Journal of the Korean Wood Science and Technology
- Discipline: Wood science, forest products, materials science
- Language: English
- Edited by: Dr. Byung-Dae Park

Publication details
- History: 1973–present
- Publisher: Korean Society of Wood Science and Technology (South Korea)
- Frequency: Bimonthly
- Open access: Hybrid
- Impact factor: 3.23 (2023)
- ISO 4: Find out here

Links
- Journal homepage;

= Journal of the Korean Wood Science and Technology =

The Journal of the Korean Wood Science and Technology is a bimonthly peer-reviewed scientific journal established in 1973 as the official publication of the Korean Society of Wood Science and Technology.

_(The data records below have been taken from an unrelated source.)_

File: config.mk
export PLATFORM = sky130hd
export DESIGN_NAME = sdc_decoder
export DESIGN_NICKNAME = d
export VERILOG_FILES = /design/src/sdc_pkg.sv /design/src/sdc_decoder.sv /design/src/sdc_fifo.sv
export SDC_FILE = /design/constraint.sdc
export NUM_CORES = 1
export LEC_CHECK = 0
export ABC_AREA = 1
export ABC_CLOCK_PERIOD_IN_PS = 3600
export BUFFER_PORTS_ARGS = -buffer_cell sky130_fd_sc_hd__buf_2
export CORE_MARGIN = 4
export CORE_UTILIZATION = 50
export CTS_CLUSTER_SIZE = 16
export DETAILED_ROUTE_END_ITERATION = 10
export PLACE_DENSITY = 0.69
export SETUP_SLACK_MARGIN = 0.2
export SLEW_MARGIN = 40
export SYNTH_ARGS = -nofsm -noshare
export SYNTH_HDL_FRONTEND = slang
export SYNTH_SLANG_ARGS = --single-unit
File: constraint.sdc
create_clock -name clk_i -period 3.6 [get_ports clk_i]
set_clock_uncertainty 0.2 [all_clocks]
set_input_delay 0.36 -clock clk_i [delete_from_list [all_inputs] [get_ports clk_i]]
set_output_delay 0.36 -clock clk_i [all_outputs]
set_load 0.05 [all_outputs]
File: src/sdc_pkg.sv
// Package with shared constants and types of the SDRAM command decoder.
package sdc_pkg;

    // ------------------------------------------------------------------
    // Widths and counts
    // ------------------------------------------------------------------
    localparam int ADDR_W      = 13;
    localparam int COL_W       = 10;
    localparam int MODE_W      = 12;
    localparam int NUM_BANKS   = 4;
    localparam int RD_MASK_LAT = 2;
    localparam int AP_BIT      = 10;

    // ------------------------------------------------------------------
    // Mode register fields and reset value
    // ------------------------------------------------------------------
    localparam int BL_LSB   = 0;
    localparam int BL_MSB   = 2;
    localparam int BT_BIT   = 3;
    localparam logic [MODE_W-1:0] MODE_RST = 12'h000;
    localparam logic [2:0] BL_FULL_PAGE    = 3'h7;

    // ------------------------------------------------------------------
    // Types
    // ------------------------------------------------------------------
    typedef enum logic [3:0] {
        CMD_INHIBIT,
        CMD_NO_OPERATION,
        CMD_ACTIVATE,
        CMD_READ,
        CMD_WRITE,
        CMD_BURST_STOP,
        CMD_DEEP_POWER_DOWN,
        CMD_PRECHARGE,
        CMD_AUTO_REFRESH,
        CMD_SELF_REFRESH,
        CMD_MODE_REGISTER_LOAD
    } sdc_cmd_t;

    typedef enum logic [1:0] {
        BANK_IDLE,
        BANK_ACTIVE,
        BANK_READ,
        BANK_WRITE
    } sdc_bank_t;

    // Sampled command bus pins; the four command strobes are active low, clock enable and mask active high.
    typedef struct packed {
        logic              cs_n;
        logic              ras_n;
        logic              cas_n;
        logic              we_n;
        logic              cke;
        logic              dqm;
        logic              bank_select_bit1;
        logic              bank_select_bit0;
        logic [ADDR_W-1:0] addr;
    } sdc_pins_t;

    // One column access handed to the array.
    typedef struct packed {
        logic             write;
        logic             mask;
        logic [1:0]       bank;
        logic [COL_W-1:0] col;
    } sdc_access_t;

endpackage

File: src/sdc_decoder.sv
// Command decoder and bank control front end of a four-bank SDRAM.
`timescale 1ns/10ps
// Overview of operation
// - All inputs but the asynchronous reset sampled on rising clock edge.
// - Access is activate, then read or write.
// - Bursts generate column addresses internally.
// - New column address accepted every cycle.
// - Precharge one bank while another works.
// - Auto precharge closes row after burst.
// - Chip select high executes nothing.
// - No-operation leaves operations untouched.
// - Activate picks bank and row.
// - Read and write decode, bank and column.
// - A10 auto precharge per command only.
// - Burst stop or deep power-down by enable.
// - Burst stop legal with or without data.
// - Precharge one bank or all banks.
// - Auto or self refresh by clock enable.
// - Refresh row from internal counter.
// - Mode register load takes A[11:0].
// - Mask: writes immediate, reads two clocks later.
// - Burst stop truncates latest read or write.
module sdc_decoder #(
    parameter int ROW_W     = sdc_pkg::ADDR_W,
    parameter int ACC_DEPTH = 4
) (
    // Clock and reset
    input  wire logic                        clk_i,
    input  wire logic                        rst_n_i,
    // Command bus from the controller
    input  wire sdc_pkg::sdc_pins_t          pins_i,
    // Column access stream to the array
    output logic                             acc_valid_o,
    input  wire logic                        acc_ready_i,
    output sdc_pkg::sdc_access_t             acc_o,
    output logic                             acc_stall_o,
    // Read data output gating
    output logic                             rd_out_en_o,
    // Status
    output sdc_pkg::sdc_cmd_t                cmd_o,
    output logic [sdc_pkg::NUM_BANKS*2-1:0]  bank_state_o,
    output logic [ROW_W-1:0]                 refresh_row_o,
    output logic [sdc_pkg::MODE_W-1:0]       mode_o,
    output logic                             self_refresh_o,
    output logic                             deep_power_down_o,
    output logic                             illegal_cmd_o
);
    // ------------------------------------------------------------------
    // Decode
    // ------------------------------------------------------------------
    // Chip select high overrides every other pin, so a deselected device starts nothing.
    function automatic sdc_pkg::sdc_cmd_t decode(input sdc_pkg::sdc_pins_t p);
        sdc_pkg::sdc_cmd_t c;
        c = sdc_pkg::CMD_INHIBIT;
        if (!p.cs_n) begin
            case ({p.ras_n, p.cas_n, p.we_n})
                3'h7: c = sdc_pkg::CMD_NO_OPERATION;
                3'h3: c = sdc_pkg::CMD_ACTIVATE;
                3'h5: c = sdc_pkg::CMD_READ;
                3'h4: c = sdc_pkg::CMD_WRITE;
                3'h6: c = p.cke ? sdc_pkg::CMD_BURST_STOP
                                : sdc_pkg::CMD_DEEP_POWER_DOWN;
                3'h2: c = sdc_pkg::CMD_PRECHARGE;
                3'h1: c = p.cke ? sdc_pkg::CMD_AUTO_REFRESH
                                : sdc_pkg::CMD_SELF_REFRESH;
                3'h0: c = sdc_pkg::CMD_MODE_REGISTER_LOAD;
                default: c = sdc_pkg::CMD_NO_OPERATION;
            endcase
        end
        return c;
    endfunction

    // The full-page code maps to shift zero; such bursts end only on a stop, a precharge or a new read or write.
    function automatic logic [2:0] burst_len(input logic [2:0] code);
        return code == sdc_pkg::BL_FULL_PAGE ? 3'h0 : code;
    endfunction

    sdc_pkg::sdc_pins_t   pins_r;
    sdc_pkg::sdc_cmd_t    cmd;
    logic [1:0]           bank;
    logic                 ap;

    // Everything is captured on the rising edge before decoding.
    always_ff @(posedge clk_i or negedge rst_n_i) begin
        if (!rst_n_i) begin
            pins_r <= '{cs_n: 1'b1, ras_n: 1'b1, cas_n: 1'b1, we_n: 1'b1,
                        cke: 1'b1, dqm: 1'b1, default: '0};
        end else begin
            pins_r <= pins_i;
        end
    end

    assign cmd  = decode(pins_r);
    assign bank = {pins_r.bank_select_bit1, pins_r.bank_select_bit0};
    assign ap   = pins_r.addr[sdc_pkg::AP_BIT];

    // ------------------------------------------------------------------
    // Bank, burst and mode state
    // ------------------------------------------------------------------
    sdc_pkg::sdc_bank_t      bst_r [sdc_pkg::NUM_BANKS];
    sdc_pkg::sdc_bank_t      bst_nxt [sdc_pkg::NUM_BANKS];
    logic [ROW_W-1:0]        row_r [sdc_pkg::NUM_BANKS];
    logic [ROW_W-1:0]        row_nxt [sdc_pkg::NUM_BANKS];
    logic [sdc_pkg::MODE_W-1:0] mode_r, mode_nxt;
    logic [ROW_W-1:0]        rfc_r, rfc_nxt;
    logic [sdc_pkg::COL_W-1:0] col_r, col_nxt, base_r, base_nxt;
    logic [sdc_pkg::COL_W-1:0] step_r, step_nxt;
    logic [1:0]              bbank_r, bbank_nxt;
    logic                    bact_r, bact_nxt, bwr_r, bwr_nxt, bap_r, bap_nxt;
    logic                    sr_r, sr_nxt, dpd_r, dpd_nxt, ill_r, ill_nxt;
    logic [sdc_pkg::RD_MASK_LAT-1:0] dqm_pipe_r, dqm_pipe_nxt;
    logic                    issue, fifo_ready, last;
    logic [sdc_pkg::COL_W-1:0] blen, nstep;
    sdc_pkg::sdc_access_t    acc;

    // Lengths are powers of two of the mode code; reserved codes give longer bursts
    // rather than a fault, which keeps the decode small.
    assign blen  = sdc_pkg::COL_W'(1) << burst_len(mode_r[sdc_pkg::BL_MSB:sdc_pkg::BL_LSB]);
    assign nstep = step_r + 1'b1;
    assign last  = (mode_r[sdc_pkg::BL_MSB:sdc_pkg::BL_LSB] != sdc_pkg::BL_FULL_PAGE)
                   && (nstep == blen);

    always_comb begin
        for (int b = 0; b < sdc_pkg::NUM_BANKS; b++) begin
            bst_nxt[b] = bst_r[b];
            row_nxt[b] = row_r[b];
        end
        mode_nxt = mode_r;
        rfc_nxt = rfc_r;
        col_nxt = col_r;
        base_nxt = base_r;
        step_nxt = step_r;
        bbank_nxt = bbank_r;
        bact_nxt = bact_r;
        bwr_nxt = bwr_r;
        bap_nxt = bap_r;
        sr_nxt = sr_r && !pins_r.cke;
        dpd_nxt = dpd_r && !pins_r.cke;
        ill_nxt = 1'b0;
        issue = 1'b0;
        acc = '{write: bwr_r, mask: pins_r.dqm, bank: bbank_r, col: col_r};
        // Burst advance; interleaved order flips the low bits of the start.
        if (bact_r && fifo_ready) begin
            issue = 1'b1;
            step_nxt = nstep;
            col_nxt = mode_r[sdc_pkg::BT_BIT] ? (base_r ^ nstep)
                                             : (base_r + nstep);
            if (last) begin
                bact_nxt = 1'b0;
                bst_nxt[bbank_r] = bap_r ? sdc_pkg::BANK_IDLE
                                         : sdc_pkg::BANK_ACTIVE;
            end
        end
        if (!sr_r && !dpd_r) begin
            case (cmd)
                sdc_pkg::CMD_ACTIVATE: begin
                    if (bst_r[bank] == sdc_pkg::BANK_IDLE) begin
                        bst_nxt[bank] = sdc_pkg::BANK_ACTIVE;
                        row_nxt[bank] = pins_r.addr[ROW_W-1:0];
                    end else begin
                        ill_nxt = 1'b1;
                    end
                end
                sdc_pkg::CMD_READ, sdc_pkg::CMD_WRITE: begin
                    if (bst_r[bank] != sdc_pkg::BANK_IDLE) begin
                        // A new column command replaces the running burst; the old bank, if another, settles
                        // as its own auto precharge choice asks, but keeps its read or write state if its last access waits on a full FIFO.
                        if (bact_r && !last && bbank_r != bank) begin
                            bst_nxt[bbank_r] = bap_r ? sdc_pkg::BANK_IDLE
                                                     : sdc_pkg::BANK_ACTIVE;
                        end
                        bst_nxt[bank] = (cmd == sdc_pkg::CMD_WRITE)
                                        ? sdc_pkg::BANK_WRITE
                                        : sdc_pkg::BANK_READ;
                        bbank_nxt = bank;
                        base_nxt = pins_r.addr[sdc_pkg::COL_W-1:0];
                        col_nxt = pins_r.addr[sdc_pkg::COL_W-1:0];
                        step_nxt = '0;
                        bwr_nxt = (cmd == sdc_pkg::CMD_WRITE);
                        bap_nxt = ap;
                        bact_nxt = 1'b1;
                    end else begin
                        ill_nxt = 1'b1;
                    end
                end
                sdc_pkg::CMD_BURST_STOP: begin
                    if (bact_r) begin
                        bact_nxt = 1'b0;
                        bst_nxt[bbank_r] = bap_r ? sdc_pkg::BANK_IDLE
                                                 : sdc_pkg::BANK_ACTIVE;
                    end
                end
                sdc_pkg::CMD_PRECHARGE: begin
                    for (int b = 0; b < sdc_pkg::NUM_BANKS; b++) begin
                        if (ap || bank == b[1:0]) begin
                            bst_nxt[b] = sdc_pkg::BANK_IDLE;
                            // Closing the bursting bank also ends its burst.
                            if (bact_r && bbank_r == b[1:0]) begin
                                bact_nxt = 1'b0;
                            end
                        end
                    end
                end
                sdc_pkg::CMD_AUTO_REFRESH, sdc_pkg::CMD_SELF_REFRESH: begin
                    // The row counter wraps freely; it only has to visit every row.
                    rfc_nxt = rfc_r + 1'b1;
                    sr_nxt = (cmd == sdc_pkg::CMD_SELF_REFRESH);
                end
                sdc_pkg::CMD_DEEP_POWER_DOWN: begin
                    // Open banks are not checked here; keeping them idle is the controller's.
                    dpd_nxt = 1'b1;
                end
                sdc_pkg::CMD_MODE_REGISTER_LOAD: begin
                    mode_nxt = pins_r.addr[sdc_pkg::MODE_W-1:0];
                end
                default: begin
                end
            endcase
        end
        // Read mask takes effect two clocks after it was sampled.
        dqm_pipe_nxt = {dqm_pipe_r[sdc_pkg::RD_MASK_LAT-2:0], pins_r.dqm};
    end

    // ------------------------------------------------------------------
    // State registers
    // ------------------------------------------------------------------
    always_ff @(posedge clk_i or negedge rst_n_i) begin
        if (!rst_n_i) begin
            for (int b = 0; b < sdc_pkg::NUM_BANKS; b++) begin
                bst_r[b] <= sdc_pkg::BANK_IDLE;
                row_r[b] <= '0;
            end
            mode_r <= sdc_pkg::MODE_RST;
            rfc_r <= '0;
            col_r <= '0;
            base_r <= '0;
            step_r <= '0;
            bbank_r <= '0;
            bact_r <= 1'b0;
            bwr_r <= 1'b0;
            bap_r <= 1'b0;
            sr_r <= 1'b0;
            dpd_r <= 1'b0;
            ill_r <= 1'b0;
            dqm_pipe_r <= '1;
            cmd_o <= sdc_pkg::CMD_INHIBIT;
        end else begin
            bst_r <= bst_nxt;
            row_r <= row_nxt;
            mode_r <= mode_nxt;
            rfc_r <= rfc_nxt;
            col_r <= col_nxt;
            base_r <= base_nxt;
            step_r <= step_nxt;
            bbank_r <= bbank_nxt;
            bact_r <= bact_nxt;
            bwr_r <= bwr_nxt;
            bap_r <= bap_nxt;
            sr_r <= sr_nxt;
            dpd_r <= dpd_nxt;
            ill_r <= ill_nxt;
            dqm_pipe_r <= dqm_pipe_nxt;
            cmd_o <= cmd;
        end
    end

    // ------------------------------------------------------------------
    // Access path; a full FIFO holds the burst counter still.
    // ------------------------------------------------------------------
    // A shallow queue absorbs short array pauses; a longer pause stalls the burst.
    sdc_fifo #(
        .WIDTH ($bits(sdc_pkg::sdc_access_t)),
        .DEPTH (ACC_DEPTH)
    ) u_fifo (
        .clk_i       (clk_i),
        .rst_n_i     (rst_n_i),
        .in_valid_i  (issue),
        .in_ready_o  (fifo_ready),
        .in_data_i   (acc),
        .out_valid_o (acc_valid_o),
        .out_ready_i (acc_ready_i),
        .out_data_o  (acc_o)
    );

    // Two bits per bank, bank 0 in the lowest pair.
    genvar g;
    generate
        for (g = 0; g < sdc_pkg::NUM_BANKS; g++) begin : g_bst
            assign bank_state_o[2*g+1:2*g] = bst_r[g];
        end
    endgenerate

    // Stall is combinational so the controller sees back-pressure in the same cycle.
    assign acc_stall_o       = bact_r && !fifo_ready;
    assign rd_out_en_o       = !dqm_pipe_r[sdc_pkg::RD_MASK_LAT-1];
    assign refresh_row_o     = rfc_r;
    assign mode_o            = mode_r;
    assign self_refresh_o    = sr_r;
    assign deep_power_down_o = dpd_r;
    assign illegal_cmd_o     = ill_r;
endmodule

File: src/sdc_fifo.sv
// Small valid/ready FIFO used on the column access path.
`timescale 1ns/10ps
module sdc_fifo #(
    parameter int WIDTH = 16,
    parameter int DEPTH = 4
) (
    // Clock and reset
    input  wire logic             clk_i,
    input  wire logic             rst_n_i,
    // Fill side
    input  wire logic             in_valid_i,
    output logic                  in_ready_o,
    input  wire logic [WIDTH-1:0] in_data_i,
    // Drain side
    output logic                  out_valid_o,
    input  wire logic             out_ready_i,
    output logic      [WIDTH-1:0] out_data_o
);
    localparam int AW = $clog2(DEPTH);

    logic [WIDTH-1:0] mem_r [DEPTH];
    logic [AW-1:0]    wp_r, wp_nxt, rp_r, rp_nxt;
    logic [AW:0]      cnt_r, cnt_nxt;
    logic             push, pop;

    assign in_ready_o  = (cnt_r < (AW+1)'(DEPTH));
    assign out_valid_o = (cnt_r != '0);
    assign out_data_o  = mem_r[rp_r];
    assign push        = in_valid_i && in_ready_o;
    assign pop         = out_valid_o && out_ready_i;

    always_comb begin
        wp_nxt  = push ? ((wp_r == AW'(DEPTH-1)) ? '0 : wp_r + 1'b1) : wp_r;
        rp_nxt  = pop  ? ((rp_r == AW'(DEPTH-1)) ? '0 : rp_r + 1'b1) : rp_r;
        cnt_nxt = cnt_r + (AW+1)'(push) - (AW+1)'(pop);
    end

    always_ff @(posedge clk_i or negedge rst_n_i) begin
        if (!rst_n_i) begin
            wp_r  <= '0;
            rp_r  <= '0;
            cnt_r <= '0;
        end else begin
            wp_r  <= wp_nxt;
            rp_r  <= rp_nxt;
            cnt_r <= cnt_nxt;
        end
    end

    always_ff @(posedge clk_i) begin
        if (push) begin
            mem_r[wp_r] <= in_data_i;
        end
    end
endmodule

The journal covers a wide range of topics in wood science and technology, including wood anatomy, wood deterioration and preservation, wood physics and engineering, wood chemistry and chemical processing, microbiology, wood processing and composites, furniture and construction, wood industry and business, and wood culture and education.

Research on non-wood forest products and non-woody plants as a source of fiber, chemicals, and products that can substitute for wood-based materials are also welcome. Currently, the editor-in-chief is Dr. Byung-Dae Park.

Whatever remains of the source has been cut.